Stored items
•••••
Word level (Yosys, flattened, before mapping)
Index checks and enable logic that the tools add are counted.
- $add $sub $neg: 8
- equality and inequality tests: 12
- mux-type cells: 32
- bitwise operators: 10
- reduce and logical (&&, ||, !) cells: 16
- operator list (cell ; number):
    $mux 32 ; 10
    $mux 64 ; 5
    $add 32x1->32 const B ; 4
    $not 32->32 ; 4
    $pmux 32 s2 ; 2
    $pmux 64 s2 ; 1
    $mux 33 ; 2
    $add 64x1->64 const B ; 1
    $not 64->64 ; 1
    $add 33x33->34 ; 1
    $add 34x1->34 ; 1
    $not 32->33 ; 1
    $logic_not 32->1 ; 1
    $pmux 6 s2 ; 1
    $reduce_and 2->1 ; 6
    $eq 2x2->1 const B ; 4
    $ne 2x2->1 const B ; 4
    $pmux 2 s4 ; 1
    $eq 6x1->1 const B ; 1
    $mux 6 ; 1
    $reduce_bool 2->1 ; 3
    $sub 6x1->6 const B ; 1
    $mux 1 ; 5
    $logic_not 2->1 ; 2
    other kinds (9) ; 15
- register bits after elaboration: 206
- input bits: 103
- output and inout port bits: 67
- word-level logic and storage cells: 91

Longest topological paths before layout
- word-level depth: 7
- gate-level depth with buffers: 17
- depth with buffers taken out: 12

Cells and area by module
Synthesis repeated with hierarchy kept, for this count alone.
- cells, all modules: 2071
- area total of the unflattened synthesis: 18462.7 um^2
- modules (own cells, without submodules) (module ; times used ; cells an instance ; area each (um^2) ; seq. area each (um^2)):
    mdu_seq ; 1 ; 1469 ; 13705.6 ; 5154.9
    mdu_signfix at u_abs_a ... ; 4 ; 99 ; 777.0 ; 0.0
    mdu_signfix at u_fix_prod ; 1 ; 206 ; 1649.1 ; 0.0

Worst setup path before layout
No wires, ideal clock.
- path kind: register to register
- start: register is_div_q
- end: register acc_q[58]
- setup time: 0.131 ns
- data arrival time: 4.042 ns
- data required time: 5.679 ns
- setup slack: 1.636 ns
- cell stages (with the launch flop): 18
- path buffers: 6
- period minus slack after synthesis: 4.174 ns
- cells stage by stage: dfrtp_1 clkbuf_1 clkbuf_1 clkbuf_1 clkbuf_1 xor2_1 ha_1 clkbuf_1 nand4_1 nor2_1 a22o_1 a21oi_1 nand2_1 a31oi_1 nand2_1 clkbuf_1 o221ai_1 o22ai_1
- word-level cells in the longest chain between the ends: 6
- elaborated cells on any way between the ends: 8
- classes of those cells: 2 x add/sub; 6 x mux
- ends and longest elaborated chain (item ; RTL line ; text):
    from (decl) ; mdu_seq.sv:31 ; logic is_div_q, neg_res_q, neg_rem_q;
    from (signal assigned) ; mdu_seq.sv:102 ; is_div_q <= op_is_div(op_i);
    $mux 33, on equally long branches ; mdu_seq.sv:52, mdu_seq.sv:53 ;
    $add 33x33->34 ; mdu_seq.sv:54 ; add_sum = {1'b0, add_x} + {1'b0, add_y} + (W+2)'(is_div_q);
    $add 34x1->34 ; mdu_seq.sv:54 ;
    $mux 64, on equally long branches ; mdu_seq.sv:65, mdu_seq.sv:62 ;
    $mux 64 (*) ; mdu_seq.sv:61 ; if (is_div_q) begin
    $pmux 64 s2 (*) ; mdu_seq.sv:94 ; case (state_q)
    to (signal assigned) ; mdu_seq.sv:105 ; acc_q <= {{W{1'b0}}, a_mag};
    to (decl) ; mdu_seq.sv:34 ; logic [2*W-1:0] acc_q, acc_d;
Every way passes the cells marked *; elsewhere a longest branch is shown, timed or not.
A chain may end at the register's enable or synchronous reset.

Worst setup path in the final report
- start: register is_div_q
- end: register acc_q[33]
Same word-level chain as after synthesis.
===== src/rtl/fft_pkg.sv =====
// Shared constants and types for the radix-2 DIT FFT address generation unit.
// FFT size, counter/field widths and the sequencer state encoding live here.
package fft_pkg;

    localparam int LOG2N   = 5;
    localparam int N       = 1 << LOG2N;
    localparam int STAGE_W = $clog2(LOG2N);
    localparam int TW_W    = LOG2N - 1;
    localparam int BFLY_W  = LOG2N - 1;

    typedef logic [STAGE_W-1:0] stage_t;
    typedef logic [TW_W-1:0]    tw_t;
    typedef logic [BFLY_W-1:0]  bfly_t;

    typedef enum logic [2:0] {
        ST_IDLE,
        ST_READ,
        ST_WAIT,
        ST_WRITE,
        ST_DONE
    } state_e;

endpackage


===== src/rtl/fft_agu_if.sv =====
// RAM/BFU-facing bundle of the FFT AGU: start handshake, RAM addresses and
// strobes, BFU operand-valid flag, twiddle index and stage number.
interface fft_agu_if #(
    parameter int ADDR_W = 8
);
    logic                start;
    logic                busy;
    logic                done;
    logic [ADDR_W-1:0]   addr_a;
    logic [ADDR_W-1:0]   addr_b;
    logic                wr_a;
    logic                wr_b;
    logic                bfu_load;
    fft_pkg::tw_t        tw_idx;
    fft_pkg::stage_t     stage;

    modport master (
        input  start,
        output busy, done, addr_a, addr_b, wr_a, wr_b, bfu_load, tw_idx, stage
    );

    modport slave (
        output start,
        input  busy, done, addr_a, addr_b, wr_a, wr_b, bfu_load, tw_idx, stage
    );
endinterface
### src/rtl/ikaopm_timing_gen.sv
// Master timing generator: phiM/phi1 clock-enable strobes and the 32-slot operator counter.
// Define IKAOPM_TIMING_STALL_EN to add the i_STALL input that freezes all timing.
module ikaopm_timing_gen #(
    parameter int CLKDIV    = 4,
    parameter int SLOTS     = 32,
    parameter int SLOT_BITS = 5
) (
    input  logic                 i_EMUCLK,
    input  logic                 i_RST,
    input  logic                 i_EN,
    input  logic                 i_RESYNC,
`ifdef IKAOPM_TIMING_STALL_EN
    input  logic                 i_STALL,
`endif
    output logic                 o_PHIM_PCEN_n,
    output logic                 o_PCEN_n,
    output logic                 o_NCEN_n,
    output logic [SLOT_BITS-1:0] o_SLOT,
    output logic                 o_CYCLE_LAST,
    output logic                 o_RUNNING
);

    localparam int                   PRE_BITS  = $clog2(CLKDIV);
    localparam logic [PRE_BITS-1:0]  PRE_LAST  = PRE_BITS'(CLKDIV - 1);
    localparam logic [SLOT_BITS-1:0] SLOT_LAST = SLOT_BITS'(SLOTS - 1);

    typedef enum logic [1:0] {
        IDLE  = 2'd0,
        PRIME = 2'd1,
        RUN   = 2'd2,
        STOP  = 2'd3
    } state_t;

    state_t               state;
    state_t               state_nxt;
    logic [PRE_BITS-1:0]  prescaler;
    logic                 phase;
    logic                 resync_pending;
    logic [SLOT_BITS-1:0] slot;
    logic                 stall;
    logic                 tick;
    logic                 emit;
    logic                 slot_update;

`ifdef IKAOPM_TIMING_STALL_EN
    assign stall = i_STALL;
`else
    assign stall = 1'b0;
`endif

    // A stalled prescaler never ticks, so strobes, phase, slot and the PRIME exit all freeze together.
    assign tick        = (state != IDLE) && !stall && (prescaler == PRE_LAST);
    assign emit        = (state == RUN) || (state == STOP);
    assign slot_update = tick && emit && phase;

    always_ff @(posedge i_EMUCLK) begin
        if (i_RST) begin
            state <= IDLE;
        end else begin
            state <= state_nxt;
        end
    end

    always_comb begin
        state_nxt = state;
        case (state)
            IDLE:    if (i_EN)             state_nxt = PRIME;
            PRIME:   if (tick && phase)    state_nxt = RUN;
            RUN:     if (!i_EN)            state_nxt = STOP;
            STOP:    if (slot_update)      state_nxt = IDLE;
            default:                       state_nxt = IDLE;
        endcase
    end

    always_ff @(posedge i_EMUCLK) begin
        if (i_RST) begin
            prescaler      <= '0;
            phase          <= 1'b0;
            resync_pending <= 1'b0;
            slot           <= SLOT_LAST;
            o_PHIM_PCEN_n  <= 1'b1;
            o_PCEN_n       <= 1'b1;
            o_NCEN_n       <= 1'b1;
        end else begin
            o_PHIM_PCEN_n <= !(tick && emit);
            o_NCEN_n      <= !(tick && emit && !phase);
            o_PCEN_n      <= !slot_update;

            if (state == IDLE) begin
                prescaler      <= '0;
                resync_pending <= 1'b0;
                if (i_EN) begin
                    slot  <= SLOT_LAST;
                    phase <= 1'b0;
                end
            end else begin
                if (tick) begin
                    prescaler <= '0;
                    phase     <= ~phase;
                end else if (!stall) begin
                    prescaler <= prescaler + PRE_BITS'(1);
                end

                // Resync requests arriving before the strobes start are meaningless and dropped.
                if (state == PRIME || slot_update) begin
                    resync_pending <= 1'b0;
                end else if (i_RESYNC) begin
                    resync_pending <= 1'b1;
                end

                if (slot_update) begin
                    if (resync_pending || i_RESYNC || slot == SLOT_LAST) begin
                        slot <= '0;
                    end else begin
                        slot <= slot + SLOT_BITS'(1);
                    end
                end
            end
        end
    end

    assign o_SLOT       = slot;
    assign o_RUNNING    = (state == RUN);
    assign o_CYCLE_LAST = o_RUNNING && (slot == SLOT_LAST);

endmodule

### config.mk
export PLATFORM = sky130hd
export DESIGN_NAME = ikaopm_timing_gen
export DESIGN_NICKNAME = d
export VERILOG_FILES = /design/src/rtl/ikaopm_timing_gen.sv
export SDC_FILE = /design/constraint.sdc
export NUM_CORES = 1
export LEC_CHECK = 0
export ABC_AREA = 1
export BUFFER_PORTS_ARGS = -buffer_cell sky130_fd_sc_hd__buf_2
export CORE_UTILIZATION = 45
export DETAILED_ROUTE_END_ITERATION = 6
export PLACE_DENSITY = 0.64
export SYNTH_ARGS = -nofsm -noshare
export SYNTH_HDL_FRONTEND = slang
export SYNTH_SLANG_ARGS = --single-unit
### constraint.sdc
create_clock -name i_EMUCLK -period 1.45 [get_ports i_EMUCLK]
set_input_delay 0 -clock i_EMUCLK [delete_from_list [all_inputs] [get_ports i_EMUCLK]]
set_output_delay 0 -clock i_EMUCLK [all_outputs]
set_load 0.05 [all_outputs]
==> results of run 1 <==
==> timing repair <==
action	in CTS	in global routing
resized for setup	3	10
pin swaps	0	3
setup buffers	1	2
setup endpoints to repair	1	8
hold buffers	0	0
gates cloned	0	0
==> cell type report <==
class                      count  area, um^2
fill                         143         574
multi-input combinational     73         424
sequential                    14         293
timing repair buffer          17         101
inverter                      20        75.1
clock buffer                   4        36.3
tap                           16        20.0
==> worst register-to-register path: cells and delay by family, from the launching register on <==
| kind | cells | cell delay (ns) |
|---|---|---|
| buffers and inverters | 1 | 0.09 |
| and+or+nand+nor | 5 | 0.33 |
| AOI/OAI and AO/OA | 1 | 0.16 |
| adders and majority gates | 2 | 0.33 |
| DFF | 1 | 0.37 |
==> layer usage <==
metal / vias up / track usage [%] / share of wire [%]
met3: 2 / 2.55 / 4.5
met2: 18 / 27.9 / 49
met1: 307 / 21.3 / 45
li1: 380 / - / -
met5: - / 0 / 0
met4: 0 / 9.38 / 1.1
==> synthesized netlist by cell type <==
library cell	count
a21oi_1	4
clkbuf_1	1
clkinv_1	1
dfxtp_1	14
ha_1	7
inv_1	15
inv_2	4
nand2_1	26
nand2_2	2
nand3_1	16
nand3_2	1
nand4_1	1
nor2_1	11
o21a_1	1
o21ai_0	3
o21ai_2	1
==> where the power goes <==
part           leakage [uW]  switching, uW  internal [uW]
Clock             0.0000210            133            153
Sequential         0.000115           87.7            496
Combinational      0.000336            769            464
==> registers in the layout (all words and copies together), names as in the netlist <==
register and cells:
prescaler 2, o_PCEN_n 1, o_SLOT 5, o_NCEN_n 1, o_PHIM_PCEN_n 1, state 2, resync_pending 1, phase 1
==> cells by family after synthesis <==
logic type | count (synthesis) | synth area share (%)
compound gates | 9 | 6.88
fa+ha+maj | 7 | 11.7
buf+inv | 21 | 10.6
flops | 14 | 37.6
simple gates | 57 | 33.2
==> stage by stage <==
step | util, % | std cells | cell area, um^2
floorplan | - | 108 | 758
finish | 62.3 | 144 | 950
detailed placement | 55.6 | 137 | 847
global route | 62.3 | 144 | 950
CTS | 59.0 | 142 | 900
global placement | 55.6 | 137 | 847
==> worst paths after layout <==
| kind | start | end | slack, ns | cells past startpoint |
|---|---|---|---|---|
| max | o_SLOT[1] | o_CYCLE_LAST | 0.04 | 7 |
| min | i_RST | prescaler[1] | 0.01 | 4 |
| max reg2reg | o_SLOT[1] | o_SLOT[0] | 0.10 | 9 |
| min reg2reg | prescaler[0] | prescaler[0] | 0.42 | 1 |
==> summary.md, run 1 <==
| Metric | Value |
|---|---|
| Status | finished, final reports clean |
| GP Congestion | about 0.86 |
| DR iter-0 viols | 9 |
| Syn-to-layout area delta | 27.3% |
| CP Capture Type | primary output |
| Gr usage total | between 10% and 20% |
| Static Leakage | 0.000472 uW |
| Max-cap viol count | 0 |
| Synth top area share | 37.6% |
| Worst slack, placed | roughly 0.036 ns |
| Initial Utilization | approximately half |
| Synth Warn # | 0 |
| Min Hold Slack | roughly 0.013 ns |
| Die width | about 43 um |
| # diodes | 0 |
| Slowest-stage cell, CP | dfxtp_4 |
| Maximum vdd ir drop | 1340 uV |
| Share of cells above drive strength 1 | about a third |
| Htree depth | 1 |
| Initial DRT Pass Iterations | 4 |
| CTS Sinks | 14 |
| Top Ports | 14 |
| Synth area leaders | dfxtp_1, nand2_1, ha_1, nand3_1, inv_1 |
| Initial antenna violation count | 0 |
| Final worst setup slack | about 0.043 ns |
| Worst Max-Slew Pin Slew | around 0.35 ns |
| Final Power | approximately 2100 uW |
| Hold Path Class | input pin to flop |
| Pins over their slew limit | 0 |
| CTS Buf Count | 3 |
| Most frequent cells in the layout | nand2_1, inv_1, nand3_1, buf_2, nor2_1 |
| FP Rows | 14 |
| Largest net degree at the start of global routing | 12 |
| # DRC | 0 |
| Syn avg cell area | about 6.9 um^2 |
| Fmax | 0.711 GHz |
| ANT nets after route | 0 |
| Setup TNS | 0 ns |
| Critical path peak fanout | 5 |
| Clock period minus worst slack | roughly 1.4 ns |
| Longest Clk Path Bufs | 2 |
| Worst path arrival time | between 1 and 1.5 ns |
| Number of distinct library cells after synthesis | 16 |
| Worst-Skew Late Latency | 0.28 ns |
| Vias | approximately 700 |
| Post-DP HPWL | about 1100 um |
| CTS clk-pin slew, worst paths | 0.09 ns |
| Cell Area, Synth | 746 um^2 |
| Via density | slightly below 5 |
| Crit path kind | flop to primary output |
| Critical Path RT | 1.45 ns |
| Worst slew margin | approximately three quarters |
| Setup violations, final | 0 |
| Critical-path cell list | ha_4 -> nand2_2 -> nor2_2 -> ha_2 -> nand2_1 -> inv_1 -> buf_6 |
| Total gr overflow | 0 |
| Largest area contributor in the netlist | dfxtp_1 |
| Vias in the first global route | 585 |
| Critical path launch point type | flop |
| Final Hold Viols | 0 |
| Register bit count reported by yosys | 14 |
| Die area | ~0.0018 mm^2 |
| RSZ-0062 raised after global routing | yes |
| First-pass GRT wire length | ~2400 um |
| Commonest non-fill, non-tap cell in the layout | nand2_1 |
| Syn_nets | roughly 120 |
| # port buffers | 13 |
| CTS tree | built |
| WL/cell | around 11 um |
| Core area | between 0.0015 and 0.002 mm^2 |
| Sequential cell area fraction in the yosys report | between 30% and 40% |
| Pwr dens | 2210 mW/mm^2 |
| Fin nets | between 100 and 150 |
| CTS root buffer | clkbuf_4 |
| DRT Wirelength | between 1500 and 2000 um |
| Skew final | roughly 0.0025 ns |
| Syn Inst Count | about 110 |
| Chip Height | about 43 um |
| Worst stage delay on the critical path | roughly 0.38 ns |
| Buf/Inv on CP | 2 |
| Fin crit share | between 90% and 100% |
| Delay-heaviest family, CP | flip-flops |
Note: power is estimated with default switching activity, not from simulation.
•••••
Aim of the exercise —
Take the stretch of lines above from the one containing "Cells and area by module" through the one containing "mdu_signfix at u_abs_a" and repeat it exactly, adding no other line.

Exercise solution —
Cells and area by module
Synthesis repeated with hierarchy kept, for this count alone.
- cells, all modules: 2071
- area total of the unflattened synthesis: 18462.7 um^2
- modules (own cells, without submodules) (module ; times used ; cells an instance ; area each (um^2) ; seq. area each (um^2)):
    mdu_seq ; 1 ; 1469 ; 13705.6 ; 5154.9
    mdu_signfix at u_abs_a ... ; 4 ; 99 ; 777.0 ; 0.0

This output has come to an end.